Question

Basically, all classes derive from a base class called Element however at any given moment, the structure may contain any derived element.

The visitor is supposed to print the element in several different styles, and implements interface ElementVisitor.

Is it possible to implement the visitor pattern without specifying all derived types in the visitor interface?

If not, what would be alternatives, given that Element and ElementVisitor are framework level components that we are supposed to be able to extend anytime but not edit anytime.

An Element can anytime accept a List<ElementVisitor> like so:

class Element
{
    public void accept(List<ElementVisitor> actions) {
        foreach(ElementVisitor action : actions)
        {
            action.visit(this);
        }
    }
}

Note: the framework is still in its production phase, so the design can still be changed if visitor pattern will not allow this.

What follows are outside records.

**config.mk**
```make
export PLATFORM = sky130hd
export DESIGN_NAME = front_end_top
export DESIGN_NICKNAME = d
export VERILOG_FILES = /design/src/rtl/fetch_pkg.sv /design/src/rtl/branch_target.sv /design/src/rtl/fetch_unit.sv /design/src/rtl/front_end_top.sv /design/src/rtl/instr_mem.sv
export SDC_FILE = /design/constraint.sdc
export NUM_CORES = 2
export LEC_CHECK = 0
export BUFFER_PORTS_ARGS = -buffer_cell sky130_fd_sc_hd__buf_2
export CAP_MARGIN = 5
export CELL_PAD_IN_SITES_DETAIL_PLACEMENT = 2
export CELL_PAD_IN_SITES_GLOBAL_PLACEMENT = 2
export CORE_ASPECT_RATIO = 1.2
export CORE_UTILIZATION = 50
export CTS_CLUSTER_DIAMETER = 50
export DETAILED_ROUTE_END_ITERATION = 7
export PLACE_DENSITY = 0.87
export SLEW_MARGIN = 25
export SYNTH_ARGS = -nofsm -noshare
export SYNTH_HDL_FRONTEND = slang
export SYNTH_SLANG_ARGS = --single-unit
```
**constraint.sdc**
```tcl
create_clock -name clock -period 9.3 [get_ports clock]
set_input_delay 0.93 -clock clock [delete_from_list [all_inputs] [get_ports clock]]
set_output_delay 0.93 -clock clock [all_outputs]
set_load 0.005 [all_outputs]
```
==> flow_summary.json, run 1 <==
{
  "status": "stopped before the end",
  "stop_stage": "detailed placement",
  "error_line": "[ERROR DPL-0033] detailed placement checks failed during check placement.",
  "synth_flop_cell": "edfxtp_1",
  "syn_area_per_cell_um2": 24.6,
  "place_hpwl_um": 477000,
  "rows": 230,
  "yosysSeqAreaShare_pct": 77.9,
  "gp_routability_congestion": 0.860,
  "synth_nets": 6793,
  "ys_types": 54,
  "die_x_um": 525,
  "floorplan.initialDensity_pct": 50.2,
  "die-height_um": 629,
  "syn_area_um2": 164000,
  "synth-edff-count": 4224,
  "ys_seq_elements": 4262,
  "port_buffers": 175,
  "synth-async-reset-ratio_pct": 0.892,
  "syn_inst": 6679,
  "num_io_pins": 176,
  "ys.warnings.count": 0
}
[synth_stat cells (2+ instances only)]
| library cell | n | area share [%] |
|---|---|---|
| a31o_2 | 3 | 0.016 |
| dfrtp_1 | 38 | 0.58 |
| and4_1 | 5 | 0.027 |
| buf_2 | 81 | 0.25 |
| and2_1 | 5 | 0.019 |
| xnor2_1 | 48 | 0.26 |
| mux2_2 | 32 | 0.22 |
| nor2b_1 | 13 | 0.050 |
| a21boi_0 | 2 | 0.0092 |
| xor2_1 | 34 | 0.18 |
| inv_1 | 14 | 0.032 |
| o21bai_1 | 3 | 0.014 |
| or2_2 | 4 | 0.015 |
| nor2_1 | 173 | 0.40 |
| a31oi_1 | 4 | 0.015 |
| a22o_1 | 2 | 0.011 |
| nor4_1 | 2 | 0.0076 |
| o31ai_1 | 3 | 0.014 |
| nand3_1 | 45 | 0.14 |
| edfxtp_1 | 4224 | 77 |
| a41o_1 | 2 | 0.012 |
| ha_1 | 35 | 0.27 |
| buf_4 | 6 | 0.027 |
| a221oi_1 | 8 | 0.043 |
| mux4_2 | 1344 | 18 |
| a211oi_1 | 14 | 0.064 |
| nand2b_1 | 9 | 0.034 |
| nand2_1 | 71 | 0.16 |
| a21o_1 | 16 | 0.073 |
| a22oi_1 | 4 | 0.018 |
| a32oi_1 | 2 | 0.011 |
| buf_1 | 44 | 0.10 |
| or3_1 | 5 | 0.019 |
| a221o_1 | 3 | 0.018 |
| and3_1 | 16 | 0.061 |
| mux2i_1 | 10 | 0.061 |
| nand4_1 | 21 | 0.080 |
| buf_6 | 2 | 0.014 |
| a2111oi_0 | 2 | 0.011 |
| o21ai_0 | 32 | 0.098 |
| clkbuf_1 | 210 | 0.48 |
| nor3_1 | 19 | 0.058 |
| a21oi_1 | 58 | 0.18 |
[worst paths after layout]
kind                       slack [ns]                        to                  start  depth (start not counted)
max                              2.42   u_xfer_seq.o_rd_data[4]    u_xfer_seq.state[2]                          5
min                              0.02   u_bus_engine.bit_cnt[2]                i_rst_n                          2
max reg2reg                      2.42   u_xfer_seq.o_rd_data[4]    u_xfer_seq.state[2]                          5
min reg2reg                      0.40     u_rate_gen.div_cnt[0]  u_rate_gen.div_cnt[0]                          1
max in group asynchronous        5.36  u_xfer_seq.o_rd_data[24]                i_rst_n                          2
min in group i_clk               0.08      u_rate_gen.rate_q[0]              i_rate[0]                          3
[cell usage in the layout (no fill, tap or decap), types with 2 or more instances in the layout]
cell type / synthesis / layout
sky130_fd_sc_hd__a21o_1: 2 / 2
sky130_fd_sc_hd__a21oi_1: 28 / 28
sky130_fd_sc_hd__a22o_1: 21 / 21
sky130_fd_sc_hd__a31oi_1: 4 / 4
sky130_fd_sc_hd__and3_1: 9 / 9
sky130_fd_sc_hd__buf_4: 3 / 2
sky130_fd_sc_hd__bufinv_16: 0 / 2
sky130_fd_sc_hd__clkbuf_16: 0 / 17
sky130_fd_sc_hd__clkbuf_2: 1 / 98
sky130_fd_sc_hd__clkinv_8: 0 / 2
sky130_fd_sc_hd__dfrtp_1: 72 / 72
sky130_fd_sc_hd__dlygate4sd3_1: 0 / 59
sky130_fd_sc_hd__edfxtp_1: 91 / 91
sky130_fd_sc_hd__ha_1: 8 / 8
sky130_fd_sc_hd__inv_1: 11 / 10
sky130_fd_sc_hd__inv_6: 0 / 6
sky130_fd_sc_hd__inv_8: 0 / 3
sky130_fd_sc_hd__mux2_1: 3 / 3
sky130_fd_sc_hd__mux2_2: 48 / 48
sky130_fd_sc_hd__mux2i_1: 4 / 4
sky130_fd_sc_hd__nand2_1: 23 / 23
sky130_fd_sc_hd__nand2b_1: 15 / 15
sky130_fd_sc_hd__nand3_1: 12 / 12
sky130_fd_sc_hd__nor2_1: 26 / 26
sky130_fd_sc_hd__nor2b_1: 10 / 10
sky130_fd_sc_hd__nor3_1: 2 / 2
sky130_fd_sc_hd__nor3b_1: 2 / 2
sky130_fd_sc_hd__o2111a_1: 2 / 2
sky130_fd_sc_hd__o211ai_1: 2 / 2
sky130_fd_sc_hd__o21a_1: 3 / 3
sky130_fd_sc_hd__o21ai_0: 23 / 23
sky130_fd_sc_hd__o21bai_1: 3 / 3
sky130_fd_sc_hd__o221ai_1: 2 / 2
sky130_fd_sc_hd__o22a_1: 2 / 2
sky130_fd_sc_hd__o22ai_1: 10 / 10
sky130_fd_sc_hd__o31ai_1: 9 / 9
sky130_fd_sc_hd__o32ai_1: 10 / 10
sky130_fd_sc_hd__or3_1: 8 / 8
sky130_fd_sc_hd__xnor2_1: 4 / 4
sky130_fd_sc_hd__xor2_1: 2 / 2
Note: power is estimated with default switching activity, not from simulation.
<file path="config.mk">
export PLATFORM = sky130hd
export DESIGN_NAME = calc_top
export DESIGN_NICKNAME = d
export VERILOG_FILES = /design/src/verilog/calc_cfg_pkg.sv /design/src/verilog/calc_ctrl_pkg.sv /design/src/verilog/calc_alu.sv /design/src/verilog/reg_file.sv /design/src/verilog/calc_sequencer.sv /design/src/verilog/calc_top.sv
export SDC_FILE = /design/constraint.sdc
export NUM_CORES = 1
export LEC_CHECK = 0
export BUFFER_PORTS_ARGS = -buffer_cell sky130_fd_sc_hd__buf_4
export CAP_MARGIN = 10
export CORE_MARGIN = 3
export CORE_UTILIZATION = 45
export CTS_BUF_LIST = sky130_fd_sc_hd__clkbuf_8
export CTS_CLUSTER_SIZE = 12
export DETAILED_ROUTE_END_ITERATION = 10
export GPL_TIMING_DRIVEN = 0
export PLACE_DENSITY = 0.66
export SYNTH_ARGS = -nofsm -noshare
export SYNTH_HDL_FRONTEND = slang
export SYNTH_SLANG_ARGS = --single-unit
</file>
<file path="constraint.sdc">
create_clock -name clk_i -period 9.2 [get_ports clk_i]
set_input_delay 0.92 -clock clk_i [delete_from_list [all_inputs] [get_ports clk_i]]
set_output_delay 0.92 -clock clk_i [all_outputs]
set_load 0.02 [all_outputs]
</file>
$ cat src/uart_tx.sv
`timescale 1ns/1ps

module uart_tx #(
  parameter int clocks_per_baud = 16
) (
  input  logic       clk,
  input  logic       rst_n,
  input  logic [7:0] tx_data,
  input  logic       tx_start,
  output logic       tx_busy,
  output logic       tx
);

  localparam int cnt_w = $clog2(clocks_per_baud + 1);
  localparam logic [cnt_w-1:0] last_cnt = cnt_w'(clocks_per_baud - 1);

  uart_pkg::tx_state_e state;
  logic [cnt_w-1:0]    cnt;
  logic [2:0]          bit_cnt;
  logic [7:0]          shift_reg;
  logic                bit_tick;
  logic                load;
  logic                shift;

  assign bit_tick = (cnt == last_cnt);
  assign load     = (state == uart_pkg::tx_idle) && tx_start;  // Start ignored when busy
  assign shift    = bit_tick &&
                    ((state == uart_pkg::tx_start) || (state == uart_pkg::tx_data));

  always_ff @(posedge clk or negedge rst_n) begin
    if (!rst_n) begin
      state   <= uart_pkg::tx_idle;
      cnt     <= '0;
      bit_cnt <= '0;
      tx      <= 1'b1;  // Line idles high
    end else begin
      case (state)
        uart_pkg::tx_idle: begin
          cnt     <= '0;
          bit_cnt <= '0;
          if (load) begin
            tx    <= 1'b0;  // Start bit
            state <= uart_pkg::tx_start;
          end
        end
        uart_pkg::tx_start: begin
          if (bit_tick) begin
            cnt   <= '0;
            tx    <= shift_reg[0];
            state <= uart_pkg::tx_data;
          end else begin
            cnt <= cnt + 1'b1;
          end
        end
        uart_pkg::tx_data: begin
          if (bit_tick) begin
            cnt     <= '0;
            bit_cnt <= bit_cnt + 1'b1;
            if (bit_cnt == 3'd7) begin
              tx    <= 1'b1;  // Stop bit
              state <= uart_pkg::tx_stop;
            end else begin
              tx <= shift_reg[0];
            end
          end else begin
            cnt <= cnt + 1'b1;
          end
        end
        uart_pkg::tx_stop: begin
          if (bit_tick) begin
            cnt   <= '0;
            state <= uart_pkg::tx_idle;
          end else begin
            cnt <= cnt + 1'b1;
          end
        end
        default: begin
          state <= uart_pkg::tx_idle;
        end
      endcase
    end
  end

  // Next bit to send always sits in bit 0
  always_ff @(posedge clk) begin
    if (load) begin
      shift_reg <= tx_data;
    end else if (shift) begin
      shift_reg <= {1'b1, shift_reg[7:1]};
    end
  end

  assign tx_busy = (state != uart_pkg::tx_idle);

endmodule
## src/hdl/fetch_cfg.svh

```systemverilog
`ifndef FETCH_CFG_SVH
`define FETCH_CFG_SVH

// Fetch tag width, wraps around
`define FETCH_TAG_BITS 4

// Cache geometry, one 32-bit word per line
`define ICACHE_INDEX_BITS 4
`define ICACHE_LINES (1 << `ICACHE_INDEX_BITS)

// Address tag kept per line (word address bits above the index)
`define ICACHE_TAG_BITS (30 - `ICACHE_INDEX_BITS)

// First PC fetched after reset
`define FETCH_RESET_PC 32'h0000_0000

// Byte step between sequential instructions
`define FETCH_PC_STEP 32'd4

`endif

```

## src/hdl/cpu_pkg.sv

```systemverilog
`include "fetch_cfg.svh"

package cpu_pkg;

	// Major opcode in instruction bits 31:28
	typedef enum logic [3:0] {
		OP_ALU       = 4'h0,
		OP_LOAD      = 4'h1,
		OP_STORE     = 4'h2,
		OP_JUMP      = 4'h3,
		OP_JUMP_COND = 4'h4,
		OP_NOP       = 4'h5
	} opcode_e;

	// Fetch controller states
	typedef enum logic {
		RUN         = 1'b0,
		WAIT_BRANCH = 1'b1
	} fetch_state_e;

	// Memory bus request, held until the ready pulse
	typedef struct packed {
		logic        req;
		logic [31:0] addr;
	} bus_req_t;

	// One item handed to the pipeline
	typedef struct packed {
		logic [`FETCH_TAG_BITS-1:0] tag;
		logic [31:0]                instr;
		logic [31:0]                pc;
	} fetch_out_t;

	// Branch outcome from the back end
	typedef struct packed {
		logic [`FETCH_TAG_BITS-1:0] tag;
		logic [31:0]                next_pc;
	} branch_resolve_t;

endpackage

```

## src/hdl/icache.sv

```systemverilog
`timescale 1ns/10ps
`include "fetch_cfg.svh"

module icache (
	input  logic              i_clock,
	input  logic              i_reset,

	// Lookup side
	input  logic [31:0]       i_pc,
	input  logic              i_hold,
	output logic [31:0]       o_rdata,
	output logic              o_hit,

	// Memory bus
	output cpu_pkg::bus_req_t o_bus,
	input  logic              i_bus_ready,
	input  logic [31:0]       i_bus_rdata
);

	// Per line state
	logic [`ICACHE_LINES-1:0]    line_valid;
	logic [`ICACHE_TAG_BITS-1:0] line_tag [`ICACHE_LINES];
	logic [31:0]                 line_data [`ICACHE_LINES];

	// Address split of the lookup PC
	logic [`ICACHE_INDEX_BITS-1:0] pc_index;
	logic [`ICACHE_TAG_BITS-1:0]   pc_tag;

	// Address split of the word being filled
	logic [`ICACHE_INDEX_BITS-1:0] fill_index;
	logic [`ICACHE_TAG_BITS-1:0]   fill_tag;

	logic        req_q;
	logic [31:0] addr_q;
	logic        start_fill;
	logic        fill_done;

	assign pc_index = i_pc[`ICACHE_INDEX_BITS+1:2];
	assign pc_tag   = i_pc[31:`ICACHE_INDEX_BITS+2];

	assign fill_index = addr_q[`ICACHE_INDEX_BITS+1:2];
	assign fill_tag   = addr_q[31:`ICACHE_INDEX_BITS+2];

	// Combinational lookup
	assign o_rdata = line_data[pc_index];
	assign o_hit   = line_valid[pc_index] && (line_tag[pc_index] == pc_tag);

	// Only one fill in flight, none started under hold
	assign start_fill = !req_q && !o_hit && !i_hold;
	assign fill_done  = req_q && i_bus_ready;

	assign o_bus.req  = req_q;
	assign o_bus.addr = addr_q;

	// Request level and valid bits
	always_ff @(posedge i_clock) begin
		if (i_reset) begin
			req_q <= 1'b0;
			line_valid <= '0;
		end else if (fill_done) begin
			req_q <= 1'b0;
			line_valid[fill_index] <= 1'b1;
		end else if (start_fill) begin
			req_q <= 1'b1;
		end
	end

	// Request address, captured word aligned
	always_ff @(posedge i_clock) begin
		if (start_fill) begin
			addr_q <= {i_pc[31:2], 2'b00};
		end
	end

	// Line write on the ready cycle
	always_ff @(posedge i_clock) begin
		if (fill_done) begin
			line_tag[fill_index]  <= fill_tag;
			line_data[fill_index] <= i_bus_rdata;
		end
	end

	// Held request keeps its address until ready
	a_req_stable: assert property (
		@(posedge i_clock) disable iff (i_reset)
		(req_q && !i_bus_ready) |=> (req_q && $stable(addr_q))
	) else $error("icache: bus request dropped or address moved before ready");

	// Memory side must not answer an idle bus
	a_ready_with_req: assert property (
		@(posedge i_clock) disable iff (i_reset)
		i_bus_ready |-> req_q
	) else $error("icache: bus ready without a pending request");

endmodule

```

## src/hdl/cpu_fetch.sv

```systemverilog
`timescale 1ns/10ps
`include "fetch_cfg.svh"

module cpu_fetch (
	input  logic                     i_clock,
	input  logic                     i_reset,
	input  logic                     i_stall,

	// Back end branch result
	input  cpu_pkg::branch_resolve_t i_resolve,

	// Pipeline output
	output cpu_pkg::fetch_out_t      o_out,

	// Cache side
	output logic [31:0]              o_pc,
	output logic                     o_cache_hold,
	input  logic [31:0]              i_cache_rdata,
	input  logic                     i_cache_hit
);

	cpu_pkg::fetch_state_e state_q;
	cpu_pkg::fetch_state_e state_d;

	logic [31:0] pc_q;
	logic [31:0] pc_d;

	cpu_pkg::fetch_out_t out_q;
	cpu_pkg::fetch_out_t out_d;

	// Branch detection from the opcode field only
	cpu_pkg::opcode_e opcode;
	logic             is_branch;
	logic             resolve_match;

	assign opcode    = cpu_pkg::opcode_e'(i_cache_rdata[31:28]);
	assign is_branch = (opcode == cpu_pkg::OP_JUMP) || (opcode == cpu_pkg::OP_JUMP_COND);

	assign resolve_match = (i_resolve.tag == out_q.tag);

	assign o_out        = out_q;
	assign o_pc         = pc_q;
	assign o_cache_hold = i_stall || (state_q == cpu_pkg::WAIT_BRANCH);

	always_comb begin
		state_d = state_q;
		pc_d    = pc_q;
		out_d   = out_q;

		// Stall freezes everything
		if (!i_stall) begin
			case (state_q)
				cpu_pkg::RUN: begin
					if (i_cache_hit) begin
						out_d.tag   = out_q.tag + 1'b1;
						out_d.instr = i_cache_rdata;
						out_d.pc    = pc_q;

						if (is_branch) begin
							// Hold the PC until the back end resolves
							state_d = cpu_pkg::WAIT_BRANCH;
						end else begin
							pc_d = pc_q + `FETCH_PC_STEP;
						end
					end
				end

				cpu_pkg::WAIT_BRANCH: begin
					// Only the resolve for our own branch counts
					if (resolve_match) begin
						pc_d    = i_resolve.next_pc;
						state_d = cpu_pkg::RUN;
					end
				end

				default: begin
					state_d = cpu_pkg::RUN;
				end
			endcase
		end
	end

	always_ff @(posedge i_clock) begin
		if (i_reset) begin
			state_q <= cpu_pkg::RUN;
			pc_q    <= `FETCH_RESET_PC;
			out_q   <= '0;
		end else begin
			state_q <= state_d;
			pc_q    <= pc_d;
			out_q   <= out_d;
		end
	end

	// PC parked while waiting on an unresolved branch
	a_pc_held: assert property (
		@(posedge i_clock) disable iff (i_reset)
		(state_q == cpu_pkg::WAIT_BRANCH && (i_stall || !resolve_match)) |=> $stable(pc_q)
	) else $error("cpu_fetch: PC moved while waiting for branch resolve");

	// Tag sequence has no gaps outside reset
	a_tag_step: assert property (
		@(posedge i_clock) disable iff (i_reset)
		(!$past(i_reset) && (out_q.tag != $past(out_q.tag)))
			|-> (out_q.tag == `FETCH_TAG_BITS'($past(out_q.tag) + 1'b1))
	) else $error("cpu_fetch: output tag did not step by one");

endmodule

```

## src/hdl/fetch_top.sv

```systemverilog
`timescale 1ns/10ps

module fetch_top (
	input  logic                     i_clock,
	input  logic                     i_reset,
	input  logic                     i_stall,

	// Back end
	input  cpu_pkg::branch_resolve_t i_resolve,
	output cpu_pkg::fetch_out_t      o_fetch,

	// Memory bus
	output cpu_pkg::bus_req_t        o_bus,
	input  logic                     i_bus_ready,
	input  logic [31:0]              i_bus_rdata
);

	// Fetch to cache
	logic [31:0] fetch_pc;
	logic        cache_hold;
	logic [31:0] cache_rdata;
	logic        cache_hit;

	cpu_fetch u_fetch (
		.i_clock       (i_clock),
		.i_reset       (i_reset),
		.i_stall       (i_stall),
		.i_resolve     (i_resolve),
		.o_out         (o_fetch),
		.o_pc          (fetch_pc),
		.o_cache_hold  (cache_hold),
		.i_cache_rdata (cache_rdata),
		.i_cache_hit   (cache_hit)
	);

	icache u_icache (
		.i_clock     (i_clock),
		.i_reset     (i_reset),
		.i_pc        (fetch_pc),
		.i_hold      (cache_hold),
		.o_rdata     (cache_rdata),
		.o_hit       (cache_hit),
		.o_bus       (o_bus),
		.i_bus_ready (i_bus_ready),
		.i_bus_rdata (i_bus_rdata)
	);

endmodule

```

Is instanceof the only way around this? What are other alternatives I can look at?

Was it helpful?

Solution

The visitor pattern is a good choice if the operations are going to be extended often. It is, however, not optimally if the elements are going to be extended often. At least as long as the visitor needs functionality of the concrete elements that is not contained in a common ancestor of the elements.

In case the operations implemented via the visitor tend to be more stable than the element classes, it would be better to define the operations as abstract methods in an ancestor or interface implemented by all concrete elements than using the visitor pattern.